本年度の普通交付税大幅減 函館市財政に痛手
update 2011/8/7 10:29
国からの配分が決まった本年度の普通交付税で、函館市は臨時財政対策債を含めた歳入見通しが本年度当初予算比で約7億3000万円減少する結果となった。前年度比では約14億8900万円の減少で、市財務部は「人口減少が大きく影響した」と話している。不足分は基金の取り崩しでしのぐ考えだが、大胆な歳出削減策の実行は避けられない状況だ。
市の6月補正後の本年度一般会計予算は1310億500万円。当初予算では国の地方財政計画に基づき、普通交付税を348億7100万円と見込んだが、実際の交付額は1・1%、7億8900万円少ない340億8200万円。交付税の不足分を臨時に起債で発行できる臨時財政対策債は交付額47億899万円で、当初予算からは5800万円余り上回ったが、前年度の発行可能額からは19・1%減となる。
最大の要因は人口減。昨年行われた国勢調査での函館市の人口は約1万5000人減り、28万人を割り込んだ。

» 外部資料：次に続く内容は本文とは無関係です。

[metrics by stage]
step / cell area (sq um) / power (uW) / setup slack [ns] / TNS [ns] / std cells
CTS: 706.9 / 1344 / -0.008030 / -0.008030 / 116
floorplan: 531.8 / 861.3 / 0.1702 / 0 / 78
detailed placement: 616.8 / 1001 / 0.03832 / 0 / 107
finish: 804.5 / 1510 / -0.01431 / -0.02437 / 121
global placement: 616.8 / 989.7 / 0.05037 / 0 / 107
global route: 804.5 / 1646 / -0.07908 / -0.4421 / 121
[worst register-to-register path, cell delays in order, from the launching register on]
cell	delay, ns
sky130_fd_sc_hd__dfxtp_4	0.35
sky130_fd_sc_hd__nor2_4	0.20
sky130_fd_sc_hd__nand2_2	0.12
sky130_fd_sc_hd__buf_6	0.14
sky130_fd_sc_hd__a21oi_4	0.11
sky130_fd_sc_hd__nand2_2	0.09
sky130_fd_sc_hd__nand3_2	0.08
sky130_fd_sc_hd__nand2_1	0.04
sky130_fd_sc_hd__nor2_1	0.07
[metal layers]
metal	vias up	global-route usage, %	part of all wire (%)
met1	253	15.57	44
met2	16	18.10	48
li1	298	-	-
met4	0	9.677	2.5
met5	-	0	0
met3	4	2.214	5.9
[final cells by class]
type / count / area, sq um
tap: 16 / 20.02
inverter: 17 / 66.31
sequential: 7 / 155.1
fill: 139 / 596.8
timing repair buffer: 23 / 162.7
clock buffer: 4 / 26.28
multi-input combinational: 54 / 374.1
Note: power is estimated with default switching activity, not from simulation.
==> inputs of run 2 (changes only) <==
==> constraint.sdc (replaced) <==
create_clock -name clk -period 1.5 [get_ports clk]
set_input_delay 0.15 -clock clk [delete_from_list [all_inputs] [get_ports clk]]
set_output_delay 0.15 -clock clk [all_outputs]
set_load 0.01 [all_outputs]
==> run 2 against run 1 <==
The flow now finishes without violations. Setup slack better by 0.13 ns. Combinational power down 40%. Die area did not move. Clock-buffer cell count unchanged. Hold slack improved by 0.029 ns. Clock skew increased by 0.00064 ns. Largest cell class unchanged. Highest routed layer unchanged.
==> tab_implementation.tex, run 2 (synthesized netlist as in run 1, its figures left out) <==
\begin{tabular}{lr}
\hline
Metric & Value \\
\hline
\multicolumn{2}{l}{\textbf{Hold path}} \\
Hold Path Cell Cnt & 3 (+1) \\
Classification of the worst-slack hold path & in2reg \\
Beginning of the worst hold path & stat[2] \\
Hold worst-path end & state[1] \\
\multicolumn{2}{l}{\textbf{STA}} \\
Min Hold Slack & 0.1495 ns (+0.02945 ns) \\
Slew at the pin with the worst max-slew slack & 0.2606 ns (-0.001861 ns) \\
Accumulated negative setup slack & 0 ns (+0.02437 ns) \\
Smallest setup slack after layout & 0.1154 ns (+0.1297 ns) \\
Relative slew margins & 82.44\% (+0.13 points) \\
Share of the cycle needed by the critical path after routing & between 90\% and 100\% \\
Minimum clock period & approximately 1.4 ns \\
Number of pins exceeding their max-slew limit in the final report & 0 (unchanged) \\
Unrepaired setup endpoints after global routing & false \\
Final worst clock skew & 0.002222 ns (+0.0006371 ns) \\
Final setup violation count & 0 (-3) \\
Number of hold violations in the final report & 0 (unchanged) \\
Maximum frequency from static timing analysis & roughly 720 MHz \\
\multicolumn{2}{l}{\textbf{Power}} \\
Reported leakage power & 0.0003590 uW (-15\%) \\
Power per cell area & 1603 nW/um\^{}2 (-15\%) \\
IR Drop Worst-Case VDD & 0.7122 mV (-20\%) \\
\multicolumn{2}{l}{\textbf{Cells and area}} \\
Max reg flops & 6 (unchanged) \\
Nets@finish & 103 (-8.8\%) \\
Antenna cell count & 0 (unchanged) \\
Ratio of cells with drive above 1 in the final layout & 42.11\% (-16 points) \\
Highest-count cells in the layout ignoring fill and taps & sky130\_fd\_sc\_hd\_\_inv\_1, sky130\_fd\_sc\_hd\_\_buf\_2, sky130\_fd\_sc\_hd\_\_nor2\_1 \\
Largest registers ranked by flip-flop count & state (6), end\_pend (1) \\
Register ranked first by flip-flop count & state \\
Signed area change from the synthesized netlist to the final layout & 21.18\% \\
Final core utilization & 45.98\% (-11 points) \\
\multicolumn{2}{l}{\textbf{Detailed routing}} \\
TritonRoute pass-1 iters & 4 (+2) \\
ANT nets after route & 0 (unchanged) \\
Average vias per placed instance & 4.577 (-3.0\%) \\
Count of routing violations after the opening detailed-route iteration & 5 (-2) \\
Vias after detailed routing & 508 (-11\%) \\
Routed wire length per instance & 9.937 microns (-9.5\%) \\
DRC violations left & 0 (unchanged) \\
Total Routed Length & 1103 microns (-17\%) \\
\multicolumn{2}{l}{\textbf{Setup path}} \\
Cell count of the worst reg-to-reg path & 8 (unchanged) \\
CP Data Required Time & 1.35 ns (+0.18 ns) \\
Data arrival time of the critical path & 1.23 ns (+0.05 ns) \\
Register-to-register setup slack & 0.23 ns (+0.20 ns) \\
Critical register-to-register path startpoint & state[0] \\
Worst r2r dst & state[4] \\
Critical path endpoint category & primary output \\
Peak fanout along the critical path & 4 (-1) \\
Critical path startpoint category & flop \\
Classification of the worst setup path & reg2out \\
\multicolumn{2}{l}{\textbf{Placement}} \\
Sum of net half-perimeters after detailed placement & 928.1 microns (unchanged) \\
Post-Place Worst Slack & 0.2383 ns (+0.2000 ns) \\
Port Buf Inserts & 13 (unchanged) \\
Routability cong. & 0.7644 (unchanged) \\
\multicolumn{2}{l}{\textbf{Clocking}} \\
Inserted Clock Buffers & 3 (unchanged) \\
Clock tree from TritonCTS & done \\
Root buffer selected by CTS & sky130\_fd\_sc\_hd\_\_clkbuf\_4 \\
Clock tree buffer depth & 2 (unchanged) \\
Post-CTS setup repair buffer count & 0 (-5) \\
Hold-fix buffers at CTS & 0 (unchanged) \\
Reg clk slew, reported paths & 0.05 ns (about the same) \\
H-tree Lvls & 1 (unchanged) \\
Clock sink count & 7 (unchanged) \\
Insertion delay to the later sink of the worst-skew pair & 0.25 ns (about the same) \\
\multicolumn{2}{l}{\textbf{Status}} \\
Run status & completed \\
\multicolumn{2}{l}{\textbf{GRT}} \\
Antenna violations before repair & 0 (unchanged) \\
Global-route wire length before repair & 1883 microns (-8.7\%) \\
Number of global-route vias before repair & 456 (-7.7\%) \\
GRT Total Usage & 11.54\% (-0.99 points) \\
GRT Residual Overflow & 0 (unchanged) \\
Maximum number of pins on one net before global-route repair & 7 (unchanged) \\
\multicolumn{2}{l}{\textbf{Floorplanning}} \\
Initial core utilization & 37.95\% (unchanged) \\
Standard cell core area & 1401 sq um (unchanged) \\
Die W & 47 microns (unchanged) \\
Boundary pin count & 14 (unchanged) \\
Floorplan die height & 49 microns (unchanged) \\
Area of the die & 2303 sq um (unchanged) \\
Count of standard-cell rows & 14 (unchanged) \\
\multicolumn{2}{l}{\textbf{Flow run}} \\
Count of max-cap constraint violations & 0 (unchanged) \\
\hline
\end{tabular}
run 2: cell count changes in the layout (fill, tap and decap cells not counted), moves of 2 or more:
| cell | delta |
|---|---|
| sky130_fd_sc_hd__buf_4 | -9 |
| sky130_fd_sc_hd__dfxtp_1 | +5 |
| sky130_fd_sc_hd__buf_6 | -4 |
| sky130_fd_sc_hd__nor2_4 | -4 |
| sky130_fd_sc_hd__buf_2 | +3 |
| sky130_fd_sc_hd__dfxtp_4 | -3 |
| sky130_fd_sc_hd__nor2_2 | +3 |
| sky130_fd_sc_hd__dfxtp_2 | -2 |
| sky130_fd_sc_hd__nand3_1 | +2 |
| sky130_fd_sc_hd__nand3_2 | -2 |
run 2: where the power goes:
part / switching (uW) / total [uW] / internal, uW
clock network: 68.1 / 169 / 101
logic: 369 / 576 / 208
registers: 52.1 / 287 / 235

交付税は算出基準の大半が人口を基礎としており、市財務部は「人口減は当初予算でも見込んでいたが、全道一の下落率となったことが響いた」と嘆く。
さらに、普通交付税で措置されない個別、緊急の財政需要に交付される特別交付税の状況が変化したこともマイナスに働いた。
特別交付税は交付税全体の6%分とされる。昨年、利率を5%に下げ、1%を地方交付税に回す法案が国会に提出されたが、東日本大震災の発生で3年間は6%据え置きとすることで可決。市は当初、5%措置によって普通交付税が2億5000万円増えると見込んでいただけに、思わぬ痛手となった。
本年度の一般会計当初予算では市税収入の減少と扶助費の増加に伴って34億円の財源不足が生じ、赤字地方債の退職手当債を22億円組んだ。
4月に就任した工藤寿樹市長は赤字債に頼らない財政の実現を目指しており、事業仕分けや財政再建推進会議の設置、職員給与の削減などを今後実行に移す考えだが、相当な内部努力は避けられない。市の大竹教雄財務部長は「減少は予測していたが、厳しい状況。当面は基金でしのがなければならないが、14年度には合併による算定替えもなくなる。さらなる行革が必至」と話している。